基于分子对接技术的农药残留检测用酶敏感性研究

Enzyme inhibition method was the most promising of rapid determination of pesticide residues, but the presence of the sensitivity and the accuracy of defect. The discovery and research of new enzymes are the key to the development of enzyme inhibition method. Many types of B esterase widely existed in plants and animals provides a rich candidate enzyme libraries of the enzymes used in detection of pesticide residues, and the deep excavation of their differentiation and diversification of sensitivity to pesticides and molecular modification are important for the development of enzyme inhibition method. Because of limits of the traditional experimental method, only a few candidate enzyme sources are systematically studied. Based on pre-research foundation, this project creatively employ a new strategy of homology modeling and molecular docking technology followed by traditional experiment verification to perform a large-scale analysis of candidate B esterase sensitivity and selectivity against the inhibition of different pesticide molecules, draw the sensitive pesticide spectrum for each esterase, screen the new enzyme source with a broad or specificity sensitivity against pesticides, analyze critical amino acid residues for the sensitivity of against pesticides, and carry out molecule rational design of novel target enzymes using site-specific mutagenesis guided by molecular docking . The aim of this project is to provide new materials and scientific basis for choosing the enzymes in detection of pesticide residues and developing multi-enzyme combined detection strategy，and also to provide new strategies, models and methods for related research.

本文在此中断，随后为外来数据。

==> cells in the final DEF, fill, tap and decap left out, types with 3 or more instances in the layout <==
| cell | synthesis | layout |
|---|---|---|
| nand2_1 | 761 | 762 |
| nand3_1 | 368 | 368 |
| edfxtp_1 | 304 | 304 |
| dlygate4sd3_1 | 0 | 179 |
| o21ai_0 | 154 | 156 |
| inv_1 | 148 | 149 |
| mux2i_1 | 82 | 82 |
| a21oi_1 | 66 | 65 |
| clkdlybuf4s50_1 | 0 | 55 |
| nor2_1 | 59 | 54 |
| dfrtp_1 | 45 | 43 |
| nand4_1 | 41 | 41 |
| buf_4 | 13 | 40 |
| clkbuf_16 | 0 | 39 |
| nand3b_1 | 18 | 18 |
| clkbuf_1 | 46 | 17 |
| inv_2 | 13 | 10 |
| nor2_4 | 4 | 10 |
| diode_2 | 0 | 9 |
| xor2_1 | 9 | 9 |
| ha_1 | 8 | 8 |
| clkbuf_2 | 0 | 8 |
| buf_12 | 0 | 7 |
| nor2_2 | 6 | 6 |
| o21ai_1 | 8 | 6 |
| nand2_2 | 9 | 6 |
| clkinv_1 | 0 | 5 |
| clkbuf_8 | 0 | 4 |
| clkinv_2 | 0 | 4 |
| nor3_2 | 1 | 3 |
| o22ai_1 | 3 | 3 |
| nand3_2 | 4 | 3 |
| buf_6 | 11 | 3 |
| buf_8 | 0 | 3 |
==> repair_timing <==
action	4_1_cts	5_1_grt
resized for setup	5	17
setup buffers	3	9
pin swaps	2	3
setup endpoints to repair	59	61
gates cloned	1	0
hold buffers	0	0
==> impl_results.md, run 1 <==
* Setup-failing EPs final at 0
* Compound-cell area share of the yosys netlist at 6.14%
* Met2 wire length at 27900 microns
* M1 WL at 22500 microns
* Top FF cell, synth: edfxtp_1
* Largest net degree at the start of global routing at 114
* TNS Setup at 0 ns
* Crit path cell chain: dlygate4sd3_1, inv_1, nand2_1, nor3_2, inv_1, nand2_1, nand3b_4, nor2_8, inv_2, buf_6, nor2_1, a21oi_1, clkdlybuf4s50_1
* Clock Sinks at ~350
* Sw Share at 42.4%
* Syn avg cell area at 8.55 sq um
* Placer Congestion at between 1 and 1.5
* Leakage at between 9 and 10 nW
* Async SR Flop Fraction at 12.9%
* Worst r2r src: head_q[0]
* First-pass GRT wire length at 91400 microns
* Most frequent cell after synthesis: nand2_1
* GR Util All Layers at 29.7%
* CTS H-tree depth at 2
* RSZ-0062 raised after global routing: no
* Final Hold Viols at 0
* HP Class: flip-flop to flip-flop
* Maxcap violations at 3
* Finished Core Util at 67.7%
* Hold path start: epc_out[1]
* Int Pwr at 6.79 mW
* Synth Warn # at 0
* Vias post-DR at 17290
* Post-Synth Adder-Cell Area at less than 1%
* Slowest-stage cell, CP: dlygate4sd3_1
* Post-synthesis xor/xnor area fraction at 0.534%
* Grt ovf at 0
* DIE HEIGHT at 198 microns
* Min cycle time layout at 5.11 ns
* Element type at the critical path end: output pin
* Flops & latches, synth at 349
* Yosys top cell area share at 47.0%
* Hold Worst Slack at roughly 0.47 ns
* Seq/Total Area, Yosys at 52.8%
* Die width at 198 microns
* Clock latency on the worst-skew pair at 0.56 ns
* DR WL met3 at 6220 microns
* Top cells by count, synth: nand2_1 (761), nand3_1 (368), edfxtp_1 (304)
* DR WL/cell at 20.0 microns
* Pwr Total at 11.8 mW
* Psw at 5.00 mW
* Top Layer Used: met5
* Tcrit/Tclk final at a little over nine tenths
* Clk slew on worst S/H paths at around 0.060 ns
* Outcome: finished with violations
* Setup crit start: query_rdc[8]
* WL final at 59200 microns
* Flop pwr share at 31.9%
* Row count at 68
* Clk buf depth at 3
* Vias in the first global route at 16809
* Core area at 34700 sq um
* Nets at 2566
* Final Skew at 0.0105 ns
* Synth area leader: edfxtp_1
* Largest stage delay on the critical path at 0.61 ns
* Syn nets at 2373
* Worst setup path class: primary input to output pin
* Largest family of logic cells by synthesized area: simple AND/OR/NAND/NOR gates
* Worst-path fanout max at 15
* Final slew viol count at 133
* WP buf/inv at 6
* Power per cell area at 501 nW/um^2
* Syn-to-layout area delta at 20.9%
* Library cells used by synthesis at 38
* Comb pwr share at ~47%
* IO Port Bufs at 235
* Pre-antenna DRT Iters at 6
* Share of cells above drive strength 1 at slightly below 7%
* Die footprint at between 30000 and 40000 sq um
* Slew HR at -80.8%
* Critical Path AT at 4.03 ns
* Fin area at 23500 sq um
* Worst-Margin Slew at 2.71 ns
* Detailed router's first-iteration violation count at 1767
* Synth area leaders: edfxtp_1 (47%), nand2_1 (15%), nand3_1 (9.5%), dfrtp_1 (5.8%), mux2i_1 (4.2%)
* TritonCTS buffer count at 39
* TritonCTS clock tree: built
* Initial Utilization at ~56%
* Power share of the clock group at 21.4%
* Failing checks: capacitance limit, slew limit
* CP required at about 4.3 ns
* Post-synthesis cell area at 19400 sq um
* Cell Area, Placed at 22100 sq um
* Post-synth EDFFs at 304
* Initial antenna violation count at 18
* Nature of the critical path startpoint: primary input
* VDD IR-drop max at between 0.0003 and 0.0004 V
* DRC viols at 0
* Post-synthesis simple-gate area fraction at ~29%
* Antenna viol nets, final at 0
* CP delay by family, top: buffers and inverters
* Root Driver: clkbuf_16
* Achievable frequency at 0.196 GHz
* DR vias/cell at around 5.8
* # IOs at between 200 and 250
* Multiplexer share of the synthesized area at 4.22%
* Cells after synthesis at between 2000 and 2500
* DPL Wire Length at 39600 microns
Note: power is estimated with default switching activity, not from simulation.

酶抑制法是最具前景的农药残留快速检测方法，但存在灵敏度和准确性方面的缺陷。新酶源的发掘和研究是酶抑制法发展的关键。动植物广泛存在的多种类型的B-酯酶为农药残留检测用酶提供了丰富的候选酶库，其差异化和多样化的农药敏感性特征的深入挖掘和分子改造是酶抑制法发展的重要基础。但受传统实验方法的限制，仅有极少的候选酶源被系统地研究利用。本项目在预研基础上，创造性地采用同源建模及分子对接技术与传统实验方法验证相结合的新策略，大规模分析候选B-酯酶对不同农药分子抑制的敏感性和选择性，绘制各酯酶的敏感农药谱，筛查对各种农药具有广谱敏感性或特异敏感性的新酶源，分析影响农药敏感性的关键残基，并对目标新酶源采用分子对接指导的定点突变进行分子理性设计。本项目旨在为农药残留检测用酶的选择及多酶组合型检测策略的制定提供新的材料和科学依据，同时也为相关研究提供新的策略、模型和方法。

酶的农药敏感性是影响酶抑制法检测农药残留准确性的关键。本课题构建了652种候选酯酶的分子结构数据库，通过集成了分子对接AutoDock Vina方法及亲和力预测ID-Score方法，建立了一种新的反向对接程序；运用该程序对219种酯酶和37种农药分子进行大规模的分子对接预测不同酯酶的农药敏感性，绘制了各种酯酶的敏感性农药谱及各种农药的敏感酯酶谱；通过回顾性评价与实验验证相结合方法，证明该对接程序能有效地预测酯酶对有机磷农药的敏感性。通过对来自不同物种的137条胆碱酯酶与15种常用有机磷农药和高毒有机磷农药进行分子对接，揭示昆虫和鱼类是敏感性胆碱酯酶的重要来源。通过序列对比和虚拟突变与对接分析，初步确定了17个氨基酸残是可能影响乙酰胆碱酯酶农药敏感性的关键位点。克隆和表达了果蝇乙酰胆碱酯酶12个突变体，并检测了突变型酶对Dichlorvos、Triazophos、Omethoate三种农药的敏感性，结果表明突变体对接评分值与实验值之间具有相关性，其中E107Y、E107W、Y109D、E107W/Y109D、I199V/F368Y、Y408F等6个突变体具有研究和应用价值。本课题对雪豆酯酶、猪肝酯酶、鸡血清丁酰胆碱酯酶、美洲蟑螂乙酰胆碱酯酶等4个不同类型的新型候选酯酶代表进行了系统的实验研究，进一步揭示不同类型酯酶的酶学性质、农药敏感性和重金属敏感性的特征和差异，发现雪豆酯酶在农药残留检测的应用尤其值得进一步深入研究。通过比较研究不同的样品氧化前处理的效果，成功建立了以次氯酸钙为氧化剂的农药残留检测增敏方法，可大大提高酶抑制法的敏感性。本课题的研究成果为农药残留检测用酶的挖掘和改造提供了新的模型和方法，同时发现了一系列新型酶源供进一步研究与应用。